Si hay un material que está marcando la agenda del diseño en 2026, ese es la cerámica. Tanto en la decoración del hogar como en la mesa, las tendencias de este año apuntan en una misma dirección: naturaleza, autenticidad y formas que abrazan la imperfección.
La cerámica se consolida como una de las grandes protagonistas del diseño de interiores en 2026, combinando elegancia y sostenibilidad. Con formas orgánicas, colores naturales y un marcado carácter artesanal, este material aporta una estética única a cualquier espacio.
Una de las señales más claras de esta tendencia es el abandono de la geometría rígida. La geometría perfecta ha dado paso a lo que podríamos llamar “belleza imperfecta”. Las formas curvas, irregulares y naturales están en auge. Desde jarrones con siluetas amorfas hasta platos con contornos ondulados, 2026 apuesta por lo orgánico.
En cuanto al color, el movimiento es claro: los detalles artesanales como bordes irregulares o pinceladas visibles se están convirtiendo en características deseables, no en defectos. Los tonos tierra, los acabados mate y las superficies con textura visible dominan la propuesta estética del año.

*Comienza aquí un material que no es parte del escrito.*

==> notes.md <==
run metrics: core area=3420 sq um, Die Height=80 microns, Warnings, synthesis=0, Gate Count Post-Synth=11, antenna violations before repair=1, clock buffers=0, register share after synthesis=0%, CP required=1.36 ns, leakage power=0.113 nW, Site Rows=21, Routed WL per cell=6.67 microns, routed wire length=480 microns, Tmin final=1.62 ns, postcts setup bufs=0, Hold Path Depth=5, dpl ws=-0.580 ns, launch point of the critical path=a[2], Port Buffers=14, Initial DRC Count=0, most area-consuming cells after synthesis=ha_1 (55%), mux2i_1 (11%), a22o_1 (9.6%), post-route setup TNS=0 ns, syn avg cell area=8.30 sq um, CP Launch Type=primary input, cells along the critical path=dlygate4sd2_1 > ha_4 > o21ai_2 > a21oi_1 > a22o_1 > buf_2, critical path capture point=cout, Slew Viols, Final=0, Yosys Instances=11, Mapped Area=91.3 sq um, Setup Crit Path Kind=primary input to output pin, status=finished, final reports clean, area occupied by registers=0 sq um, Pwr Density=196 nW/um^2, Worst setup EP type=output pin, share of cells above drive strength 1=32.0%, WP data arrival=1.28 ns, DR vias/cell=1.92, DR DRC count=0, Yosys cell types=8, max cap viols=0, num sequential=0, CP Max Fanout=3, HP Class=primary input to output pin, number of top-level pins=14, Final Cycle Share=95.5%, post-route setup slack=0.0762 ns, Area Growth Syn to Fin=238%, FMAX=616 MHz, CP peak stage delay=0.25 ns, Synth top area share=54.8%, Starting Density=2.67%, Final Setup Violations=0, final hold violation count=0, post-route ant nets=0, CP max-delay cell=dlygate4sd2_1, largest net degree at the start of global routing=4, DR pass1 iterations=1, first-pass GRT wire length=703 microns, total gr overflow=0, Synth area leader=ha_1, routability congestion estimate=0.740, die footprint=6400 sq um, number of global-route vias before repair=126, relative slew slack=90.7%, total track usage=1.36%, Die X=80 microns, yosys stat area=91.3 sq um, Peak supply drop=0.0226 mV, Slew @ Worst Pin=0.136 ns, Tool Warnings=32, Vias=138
### flow/design.v
module part5(
				a,
				b,
				c0,
				to,
				s0,
				s1
				);
	input logic [3:0] a, b;
	input logic c0;
	output logic [3:0] to;
	output logic [3:0] s0;
	output logic s1;
	logic [3:0] z0;
	logic c1;
	assign to = a + b + c0;
	assign z0 = (to > 4'd9) ? 4'd10: 4'd0;
	assign c1 = (to > 4'd9) ? 1: 0;
	assign s0 = to - z0;
	assign s1 = c1;
endmodule
### flow/run.sh
#!/bin/bash
# OpenROAD 26Q1-2900-gdf79404cd8, Yosys 0.63+post, stock flow scripts
make -C /OpenROAD-flow-scripts/flow DESIGN_CONFIG=/design/flow/config.mk WORK_HOME=/design/flow/orfs finish
### flow/config.mk
export PLATFORM = sky130hd
export DESIGN_NAME = part5
export DESIGN_NICKNAME = part5
export VERILOG_FILES = /design/flow/design.v
export SDC_FILE = /design/flow/constraint.sdc
export NUM_CORES = 4
export LEC_CHECK = 1
export CORE_AREA = 10 10 70 70
export DIE_AREA = 0 0 80 80
### flow/constraint.sdc
current_design part5

set clk_period 3.5
set clk_io_pct 0.2

create_clock -name clk0 -period $clk_period

set non_clock_inputs [all_inputs -no_clocks]
set_input_delay [expr $clk_period * $clk_io_pct] -clock clk0 $non_clock_inputs
set_output_delay [expr $clk_period * $clk_io_pct] -clock clk0 [all_outputs]
**flow/design.v**
```verilog
`timescale 1ns / 1ps
module BallCompetition(
    input	wire clk,					 
    input   wire rstn,					 
    input	wire	[3:0]  sw_in,  	 
    input   wire  [2:0]  key_in,		 
    output	wire	[1:0]  reg_ab,  	 
    output  wire  [7:0]  led_time,	 
    output  [8:0]  seg_led_1,			 
	 output  [8:0]  seg_led_2			 
);
	localparam DelayTime = 250_000;	
   wire [2:0]	press_on;				 
	wire [3:0] seg_data_1;				 
	wire [3:0] seg_data_2;				 
    key_debounce	 
    #(.DELAY_TIME  (DelayTime))  
    key0
    (
		.clk(clk),		            
      .rstn(rstn),
      .key_in(key_in[0]),		
      .press_on(press_on[0])	       
    );
    key_debounce
    #(.DELAY_TIME  (DelayTime))  
    key1
    (
      .clk(clk),		           
      .rstn(rstn),
      .key_in(key_in[1]),		
      .press_on(press_on[1])	       
    );
    key_debounce
    #(.DELAY_TIME  (DelayTime))  
    key2
    (
      .clk(clk),		            
      .rstn(rstn),
      .key_in(key_in[2]),		
      .press_on(press_on[2])	      
    ); 
    Display u_Display(
      .clk(clk),  
      .rstn(rstn),
      .sw_in(sw_in),  
      .press_on(press_on),
      .reg_ab(reg_ab), 
      .led_time(led_time),
      .seg_data_1(seg_data_1),  
      .seg_data_2(seg_data_2)      
    );
    segment u_segment(
   .seg_data_1  (seg_data_1),	
	.seg_data_2  (seg_data_2),		
	.seg_led_1   (seg_led_1),		
	.seg_led_2	 (seg_led_2)
    );
endmodule
`timescale 1ns / 1ps
module Display(
    input	wire	clk,   
    input   wire  rstn,
    input	wire	[3:0]  sw_in,  
    input   wire  [2:0]  press_on,
    output	wire	[1:0]  reg_ab, 
    output  wire  [7:0]  led_time,
    output	wire 	[3:0]  seg_data_1, 
	 output	wire 	[3:0]  seg_data_2 
    );
localparam COUNT_1S = 12048193;  
localparam Quarter_Time = 60; 	 
localparam Quarter_Time_rest = 10;	 
wire clk1h;
reg [23:0] counter ; 
reg [23:0] Qcounter ;
reg [6:0] scorer_A ; 
reg [6:0] scorer_B ; 
reg [6:0] Quarter_Time_Down ;	 
reg [2:0] Quarter_Time_rest_Down ;  
reg [4:0] AttackT_A ; 
reg [4:0] AttackT_B; 
reg [1:0] reg_ab_reg;
reg [7:0] led_time_reg ;
reg [3:0] seg_data_1_reg;
reg [3:0] seg_data_2_reg;
reg [1:0] DownCNT;	 
reg [6:0] countA_1;	 
reg [6:0] countA_2;	 
reg [6:0] countA_3;	 
reg [6:0] countB_1;	 
reg [6:0] countB_2;	 
reg [6:0] countB_3;	 
always @(posedge clk or negedge rstn)
begin
    if(rstn == 1'b0) begin	 
       led_time_reg <= 8'b0000_0000; 
       Qcounter <= 'd0; 
	    Quarter_Time_Down <= Quarter_Time;	
		 Quarter_Time_rest_Down <= Quarter_Time_rest;
	    DownCNT <= 'd0;
    end
    else begin
        if(Qcounter == COUNT_1S - 1) begin  
            Qcounter <= 'd0;
				if(Quarter_Time_Down == 0) begin        
						if(DownCNT == 2'd3) begin
						   DownCNT <= 2'd3;
							Quarter_Time_Down <=  0;
							Quarter_Time_rest_Down <= 0;
							led_time_reg <= {led_time_reg[5:0],1'b1,1'b1}; 
						end
						else begin
							if(Quarter_Time_rest_Down == 0)begin
								DownCNT <= DownCNT + 1'b1;
								Quarter_Time_Down <=  Quarter_Time;
								Quarter_Time_rest_Down <= Quarter_Time_rest;
								led_time_reg <= {led_time_reg[5:0],1'b1,1'b1}; 
							end
							else begin
								Quarter_Time_rest_Down <= Quarter_Time_rest_Down -1'b1;
							end
						end
				 end
				 else begin
					 Quarter_Time_Down <= Quarter_Time_Down - 1'b1;
				 end
        end
        else begin
           Qcounter <= Qcounter + 1; 
        end 
    end
end 
always @(posedge clk or negedge rstn)
begin
    if(rstn == 1'b0) begin
        scorer_A <= 'd0; 
        scorer_B <= 'd0; 
		  countA_1 <= 'd0;countA_2 <= 'd0;countA_3 <= 'd0;
		  countB_1 <= 'd0;countB_2 <= 'd0;countB_3 <= 'd0;
	 end
    else begin
        case(sw_in[3:1])
            3'b011:begin  
              case(press_on)  
                3'b001: begin
                    scorer_A <= scorer_A + 1;
						  countA_1 <= countA_1 + 1;
                end 
                3'b010: begin
                    scorer_A <= scorer_A + 2;
						  countA_2 <= countA_2 + 1;
                end 
                3'b100: begin
                    scorer_A <= scorer_A + 3;
						  countA_3 <= countA_3 + 1;
					 end
                default:begin
                    scorer_A <= scorer_A; 
                end
              endcase  
            end
            3'b111:begin  
               case(press_on)
                3'b001: begin
                    scorer_B <= scorer_B + 1;
						  countB_1 <= countB_1 + 1;
                end 
                3'b010: begin
                    scorer_B <= scorer_B + 2;
						  countB_2 <= countB_2 + 1;
                end 
                3'b100: begin
                    scorer_B <= scorer_B + 3;
						  countB_3 <= countB_3 + 1;
                end
                default:begin
                    scorer_B <= scorer_B; 
                end
              endcase     
            end			 
            default:begin
                scorer_A <= scorer_A; 
                scorer_B <= scorer_B; 
            end
        endcase
    end
end
always @(posedge clk or negedge rstn)
begin
    if(rstn == 1'b0) begin
        AttackT_A <= 5'd24;
        AttackT_B <= 5'd24;
        counter <=  'd0;
    end
    else begin
        case(sw_in[3:1])
		3'b000:begin    
              if(sw_in[0] == 1'b1) begin 
                    if(counter == COUNT_1S - 1) begin  
                            counter <= 'd0;
									 if(AttackT_A == 0) begin  
                                AttackT_A <= 0 ;
                            end
                            else begin
                               AttackT_A <= AttackT_A - 1'b1;
                            end
                    end
                    else begin
                       counter <= counter + 1;
                    end
             end
             else begin   
                counter <= counter;
             end   
		end
		3'b001:begin  
              if(sw_in[0] == 1'b1) begin  
                    if(counter == COUNT_1S - 1) begin  
                            counter <= 'd0;
                            if(AttackT_B == 0) begin 
                                AttackT_B <= 0 ;
                            end
                            else begin
                               AttackT_B <= AttackT_B - 1'b1;
                            end
                    end
                    else begin
                       counter <= counter + 1;
                    end
             end
             else begin   
                counter <= counter;
             end
		end
		3'b011:begin  
           counter <=  counter;
           AttackT_A <= AttackT_A;
		     AttackT_B <= AttackT_B;
		end
		3'b111:begin  
		     counter <=  counter;
           AttackT_A <= AttackT_A;
		     AttackT_B <= AttackT_B;
		end	
		default:begin
            counter <=  'd0;
            AttackT_A <= 5'd24;
		      AttackT_B <= 5'd24;
	    end
	   endcase
    end
end
always @(posedge clk or negedge rstn)
begin
    if(rstn == 1'b0) begin
		  seg_data_1_reg <= 4'd16; 
        seg_data_2_reg <= 4'd16;
		  reg_ab_reg <= 2'b11;
    end
    else begin
        case(sw_in[3:1])
		3'b000:begin    
            seg_data_2_reg <= AttackT_A%10; 
            seg_data_1_reg <= AttackT_A/10; 
			reg_ab_reg <= 2'b10;
		end
		3'b001:begin  
            seg_data_2_reg <= AttackT_B%10;
            seg_data_1_reg <= AttackT_B/10;
			reg_ab_reg <= 2'b01;
		end
		3'b011:begin  
            seg_data_2_reg <= scorer_A%10;
            seg_data_1_reg <= scorer_A/10;
			reg_ab_reg <= 2'b10;
		end
		3'b111:begin  
				seg_data_2_reg <= scorer_B%10;
				seg_data_1_reg <= scorer_B/10;
		   reg_ab_reg <= 2'b01;
		end			 
		3'b110:begin   
				if(Quarter_Time_Down == 0)begin
					seg_data_2_reg <= Quarter_Time_rest_Down%10;
					seg_data_1_reg <= Quarter_Time_rest_Down/10;end
				else begin
					seg_data_2_reg <= Quarter_Time_Down%10;
					seg_data_1_reg <= Quarter_Time_Down/10;end
		    reg_ab_reg <= 2'b00;
		end
		3'b100:begin   
            if(scorer_A > scorer_B) begin
					seg_data_2_reg <= 4'd10;   
					seg_data_1_reg <= scorer_A-scorer_B;   
					reg_ab_reg <= 2'b10;
			   end
				else if(scorer_A < scorer_B) begin
					seg_data_2_reg <= 4'd11;   
					seg_data_1_reg <= scorer_B-scorer_A;   
					reg_ab_reg <= 2'b01;
			   end 
				else begin	 
					seg_data_2_reg <= 4'd00;  
					seg_data_1_reg <= 4'd00;   
					reg_ab_reg <= 2'b00;
				end
		end
	   3'b010:begin
		case(press_on)	 
				3'b001:begin
					seg_data_2_reg <= countA_1%10;
					seg_data_1_reg <= countA_1/10;end
				3'b010:begin
					seg_data_2_reg <= countA_2%10;
					seg_data_1_reg <= countA_2/10;end
				3'b100:begin
					seg_data_2_reg <= countA_3%10;
					seg_data_1_reg <= countA_3/10;end
				endcase
		end
		3'b101:begin
				case(press_on)
				3'b001:begin
					seg_data_2_reg <= countB_1%10;
					seg_data_1_reg <= countB_1/10;end
				3'b010:begin
					seg_data_2_reg <= countB_2%10;
					seg_data_1_reg <= countB_2/10;end
				3'b100:begin
					seg_data_2_reg <= countB_3%10;
					seg_data_1_reg <= countB_3/10;end
				endcase
		end
		default:begin  
			seg_data_2_reg <= 4'd16;
			seg_data_1_reg <= 4'd16;
			reg_ab_reg <= 2'b11;
	    end
	endcase
    end
end    
assign reg_ab = reg_ab_reg;  
assign led_time = led_time_reg;
assign seg_data_1 = seg_data_1_reg;
assign seg_data_2 = seg_data_2_reg;
endmodule
`timescale 1ns / 1ps
module key_debounce #(  
   parameter	DELAY_TIME = 250_000  
)(
		input wire	clk,		
		input wire  rstn,
		input wire	key_in,		
		output reg 	press_on			
);
reg		key_in_r0;		
reg		key_in_r1;		
reg 		key_in_nedge;		
reg	[19:0]delay_cnt;		
reg		delay_flag;		 
always @(posedge clk or negedge rstn)
begin
    if(rstn == 1'b0) begin
        key_in_r0 <= 1'b0	;	
        key_in_r1 <= 1'b0	;	
    end
    else begin
       key_in_r0 <= key_in;
	   key_in_r1 <= key_in_r0;
    end
end
always @(posedge clk or negedge rstn)
begin
    if(rstn == 1'b0) begin
        key_in_nedge <= 1'b0;               
    end
    else begin
        key_in_nedge <= ~key_in_r0 & key_in_r1;
    end 
end
always @(posedge clk or negedge rstn)
begin
    if(rstn == 1'b0) begin
        delay_cnt  <= 'd0;	
    end
    else begin
        if((delay_flag == 1) && (delay_cnt == DELAY_TIME - 1))
				delay_cnt <= 0;
        else if ((delay_flag == 1) && (delay_cnt < DELAY_TIME - 1))
            delay_cnt <= delay_cnt + 1;
        else  
				delay_cnt <= 0;
    end
end
always @(posedge clk or negedge rstn)
begin
    if(rstn == 1'b0) begin
	 delay_flag <= 1'b0;		 
    end
    else begin
        if(key_in_nedge) begin	 
				delay_flag <= 1'b1;	 
        end
        else if (delay_cnt == DELAY_TIME - 1) begin
            delay_flag <= 1'b0;
        end
        else
            delay_flag <= delay_flag;
    end
end
always @(posedge clk or negedge rstn)
begin
    if(rstn == 1'b0) begin
        press_on <= 1'b0;
    end
    else begin
        if((delay_cnt == DELAY_TIME - 1) && (delay_flag == 1'b1)) begin		 
		    press_on <= 1'b1;
        end
        else begin
            press_on <= 1'b0;
        end
    end
end
endmodule
`timescale 1ns / 1ps
module segment(
   input [3:0] seg_data_1,		
	input [3:0] seg_data_2,		
	output [8:0] seg_led_1,		
	output [8:0] seg_led_2		
);
reg [8:0] seg [16:0];   		
initial        	         									                           
	begin
		seg[0] = 9'h3f;         
		seg[1] = 9'h06;        
		seg[2] = 9'h5b;       
		seg[3] = 9'h4f;         
		seg[4] = 9'h66;        
		seg[5] = 9'h6d;        
		seg[6] = 9'h7d;       
		seg[7] = 9'h07;      
		seg[8] = 9'h7f;      
		seg[9] = 9'h6f;         
		seg[10] = 9'h77;    
		seg[11] = 9'h7c;	  
		seg[12] = 9'h39;
		seg[13] = 9'h5e;
		seg[14] = 9'h79;
		seg[15] = 9'h71;
		seg[16] = 9'h00;	 
     end
	assign seg_led_1 = seg[seg_data_1];      
	assign seg_led_2 = seg[seg_data_2];      
endmodule
```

Con el auge del movimiento slow living, que promueve objetos duraderos y minimalistas, la cerámica encuentra un lugar privilegiado en nuestros hogares. Piezas que se compran para quedarse, no para cambiar con la próxima temporada.
El mensaje de 2026 es claro: lo perfecto ya no enamora. Lo que enamora es lo que tiene carácter, historia y la huella visible de unas manos.